[Stored data]
This design comes from an exercise in tuning for small area on the open sky130 flow, not from production work. Function was checked by simulation only, so behaviour that the tests miss may differ from the original. No activity file was given, so power comes from the tool's default toggle rates.

==> flow/design.v <==
package tsdc_pkg;
    localparam int TSDC_QUEUE_DEPTH = 2;
    localparam int CFG_ADDR_W = 5;
    localparam int CFG_DATA_W = 64;
    localparam logic [1:0] CFG_IDX_MAX_PAYLOAD = 2'd0;
    localparam logic [1:0] CFG_IDX_MAJOR       = 2'd1;
    localparam logic [1:0] CFG_IDX_MINOR       = 2'd2;
    localparam logic [34:0] CFG_MAX_PAYLOAD_RST = 35'h4_0000_0000;
    localparam logic [15:0] CFG_MAJOR_RST       = 16'd1;
    localparam logic [15:0] CFG_MINOR_RST       = 16'd0;
    localparam logic [1:0] OUT_REC_HDR = 2'd0;
    localparam logic [1:0] OUT_PAYLOAD = 2'd1;
    localparam logic [1:0] OUT_ERROR   = 2'd2;
    localparam logic [3:0] ERR_MAGIC     = 4'd0;
    localparam logic [3:0] ERR_MAJOR     = 4'd1;
    localparam logic [3:0] ERR_MINOR     = 4'd2;
    localparam logic [3:0] ERR_ENDIAN    = 4'd3;
    localparam logic [3:0] ERR_HDR_SIZE  = 4'd4;
    localparam logic [3:0] ERR_SEQUENCE  = 4'd5;
    localparam logic [3:0] ERR_ZERO_KIND = 4'd6;
    localparam logic [3:0] ERR_SIZE      = 4'd7;
    localparam logic [3:0] ERR_TRUNCATED = 4'd8;
    localparam logic [63:0] STREAM_MAGIC = 64'h4352_5447_4244_5452;
    localparam logic [31:0] ENDIAN_MARK  = 32'h0102_0304;
    localparam logic [63:0] HEADER_BYTES = 64'd24;
    localparam logic [4:0]  HDR_LAST_IDX = 5'd23;
    localparam logic [4:0]  MAGIC_LAST_IDX = 5'd7;
    typedef struct packed {
        logic [7:0] data_byte;
        logic       end_of_stream;
    } src_item_t;
    localparam int RES_ITEM_W = 178;    
    typedef struct packed {
        logic [1:0]  out_type;
        logic [63:0] rec_sequence;
        logic [31:0] rec_kind;
        logic [31:0] rec_flags;
        logic [34:0] rec_size;
        logic [7:0]  payload_value;
        logic        last;
        logic [3:0]  error_code;
    } res_item_t;
    typedef struct packed {
        logic [34:0] max_payload_bytes;
        logic [15:0] supported_major;
        logic [15:0] supported_minor;
    } cfg_t;
endpackage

**WHAT TO DO**
If a line in the entries holds the string "flow", copy it.

**REPLY**
This design comes from an exercise in tuning for small area on the open sky130 flow, not from production work. Function was checked by simulation only, so behaviour that the tests miss may differ from the original. No activity file was given, so power comes from the tool's default toggle rates.
==> flow/design.v <==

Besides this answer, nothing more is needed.